Sociedad

¿Cómo enfrentar la llegada de la automatización al mercado laboral?

La Internet de las Cosas está cambiando el mercado laboral.

Desarrollar nuevas habilidades y potenciarlas a través del entrenamiento de skilling, re skilling y up-skilling, son los drivers fundamentales con que con los profesionales podrán contrarrestar un escenario de profundos cambios.

Hoy en día nos vemos enfrentados a, trasformaciones que están ligadas a la inminente llegada del IoT (Internet de las cosas), y que no sólo afectan al mundo digital, sino que también comenzarán a generar consecuencias en el mercado laboral. Ahora, los profesionales deberán desarrollar nuevas habilidades para mantenerse a flote y evitar verse afectados por la automatización y robotización de los procesos.

Bajo este contexto, el Foro Económico Mundial realizó un estudio llamado "El Futuro del Trabajo 2018", donde resultados de entrevistas y encuestas demostraron que la Cuarta Revolución Industrial destruirá 75 millones de empleos de aquí al 2022. Sin embargo, al mismo tiempo, se crearán 133 millones, lo que dará un resultado neto positivo en términos de la cantidad de empleos creados.

"Frente a este realidad, lo que debemos preguntarnos no es necesariamente cuántos y qué trabajos existirán, sino cómo respondemos a ese tipo de trabajos y qué destrezas necesitaremos utilizar en el mercado laboral", explica Serge Shine, director global de reclutamiento y selección del Grupo Adecco.

El experto hace hincapié en que "la respuesta para enfrentar este panorama es preparar y capacitar constantemente a las personas con el objetivo de que desarrollen las nuevas habilidades que requerirá el mercado; éste es el único camino viable que permitirá afrontar el gran desafío que se nos impone. Y para hacerlo, se necesita tener algunos polos trabajando juntos, que son los gobiernos, los responsables políticos y las empresas privadas, quienes deben necesariamente invertir en la fuerza laboral, por medio de entrenamiento - skilling, re skilling y up-skilling-.".

Otro punto importante a destacar recae en que si bien hay tendencias que marcarán la pauta- y que están vinculadas a la industria de la inteligencia artificial- ni siquiera las mejores personas que trabajan en ella pueden predecir hoy cuáles son los trabajos del mañana. "Pese a la incertidumbre que puede generar la penetración de la automatización, lo cierto es que-a modo de ejemplo-los trabajos relacionados con la comunicación o el marketing, continuarán teniendo un empuje muy fuerte, ya que son responsabilidades profesionales en las que se necesita aplicar habilidades humanas y que los robots y las máquinas tardarán años si algún día pueden aplicarlas. La empatía y el pensamiento creativo, son cualidades que no son replicables por las máquinas", añade el profesional de Grupo Adecco.

Cambio de mentalidad

Serge Shine señala que hoy en día los colaboradores tienen más conciencia que los propios empleadores respecto a la situación que está enfrentado el mercado laboral, y que tienen pleno conocimiento de que tendrán que volver a mejorar sus habilidades en un futuro muy próximo.
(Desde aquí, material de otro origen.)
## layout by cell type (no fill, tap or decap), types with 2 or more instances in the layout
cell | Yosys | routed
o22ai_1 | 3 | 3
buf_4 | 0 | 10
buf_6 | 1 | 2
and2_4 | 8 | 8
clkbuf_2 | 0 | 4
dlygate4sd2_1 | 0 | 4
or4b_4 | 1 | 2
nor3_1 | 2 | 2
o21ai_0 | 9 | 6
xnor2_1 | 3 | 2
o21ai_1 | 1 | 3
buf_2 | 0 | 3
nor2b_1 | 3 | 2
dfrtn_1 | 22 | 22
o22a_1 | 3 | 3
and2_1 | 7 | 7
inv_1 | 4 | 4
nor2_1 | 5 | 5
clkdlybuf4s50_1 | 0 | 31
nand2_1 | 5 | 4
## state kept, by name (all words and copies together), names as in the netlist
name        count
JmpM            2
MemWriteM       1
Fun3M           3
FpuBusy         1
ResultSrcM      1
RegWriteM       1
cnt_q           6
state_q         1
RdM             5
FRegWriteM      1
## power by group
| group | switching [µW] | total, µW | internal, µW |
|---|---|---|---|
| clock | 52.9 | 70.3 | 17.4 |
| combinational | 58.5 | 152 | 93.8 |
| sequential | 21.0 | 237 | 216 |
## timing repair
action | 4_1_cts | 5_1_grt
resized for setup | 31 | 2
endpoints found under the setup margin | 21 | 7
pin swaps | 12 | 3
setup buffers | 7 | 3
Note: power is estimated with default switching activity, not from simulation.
[src/rtl/flp_adder_pipe_if.sv]
// Operand, result and handshake bundle for flp_adder_pipe.
// slave  : adder side (takes operands, produces results).
// master : producer/consumer side driving the adder.
interface flp_adder_pipe_if #(
   parameter int EXP_W  = 8,
   parameter int MANT_W = 8
);
   logic              in_valid;
   logic              in_ready;
   logic              mode;       // 0 = add op1+op2, 1 = accumulate op1
   logic              acc_clr;
   logic [EXP_W-1:0]  exp1;
   logic [EXP_W-1:0]  exp2;
   logic [MANT_W-1:0] mant1;
   logic [MANT_W-1:0] mant2;
   logic              out_valid;
   logic              out_ready;
   logic [EXP_W:0]    exp;
   logic [MANT_W-1:0] mant;
   logic              sat;

   modport slave (
      input  in_valid, mode, acc_clr, exp1, exp2, mant1, mant2, out_ready,
      output in_ready, out_valid, exp, mant, sat
   );

   modport master (
      output in_valid, mode, acc_clr, exp1, exp2, mant1, mant2, out_ready,
      input  in_ready, out_valid, exp, mant, sat
   );
endinterface
### src/rtl/hex_pkg.sv
// Shared ASCII-hex helpers: character constants, receive FSM states and
// the byte-to-nibble decoder used by both the hex receiver and printers.
package hex_pkg;

    localparam logic [7:0] CHAR_LF = 8'h0A;
    localparam logic [7:0] CHAR_CR = 8'h0D;
    localparam logic [7:0] CHAR_SP = 8'h20;

    typedef enum logic [1:0] {
        S_IDLE    = 2'd0,
        S_ACCUM   = 2'd1,
        S_DISCARD = 2'd2
    } state_t;

    // Returns {is_hex, nibble}; nibble is zero for non-hex bytes.
    function automatic logic [4:0] hex_nibble(input logic [7:0] c);
        logic [7:0] t;
        logic [4:0] r;
        r = '0;
        t = '0;
        unique case (1'b1)
            (c >= 8'h30 && c <= 8'h39): begin
                t = c - 8'h30;
                r = {1'b1, t[3:0]};
            end
            (c >= 8'h61 && c <= 8'h66): begin
                t = c - 8'h57;
                r = {1'b1, t[3:0]};
            end
            (c >= 8'h41 && c <= 8'h46): begin
                t = c - 8'h37;
                r = {1'b1, t[3:0]};
            end
            default: r = '0;
        endcase
        return r;
    endfunction

endpackage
"Hay algunos empleadores que si se pueden dar cuenta de la importancia de invertir en la mejora de las habilidades de su equipo; pero, incluso sabiendo esto se producen muchos obstáculos para que lo pongan en práctica. Por ejemplo, un jefe puede pensar "Bien, voy a entrenar a esas personas, pero eso me va a costar dinero". "Entonces, ¿qué pasa si estos chicos se van?", "¿qué sucede mientras los entreno?, ¿todos producirán el valor esperado?" "¿qué pasa si pago para entrenarlos y ellos no entregan resultados?". Esas son preguntas que requieren respuesta y para responderlas es necesario que la comunidad privada, las empresas y los gobiernos públicos trabajen juntos. Y digo esto porque es importante que justamente sean los gobiernos quienes ofrezcan incentivos para que las empresas puedan invertir en su fuerza laboral", enfatiza el experto.

Y añade, "en Francia y en Singapur, la gente dispone de dinero para entrenarse, lo cual es fantástico. Se trata de una cuenta vinculada al salario del empleado, donde éste paga una parte y el empleador paga otra, y ese pozo va destinado a una cuenta específica dedicada a la capacitación. Hay que realizar un esfuerzo conjunto entre los responsables políticos y el sector privado para que las cosas funcionen. No puede ser uno sin el otro y todos tienen que contribuir".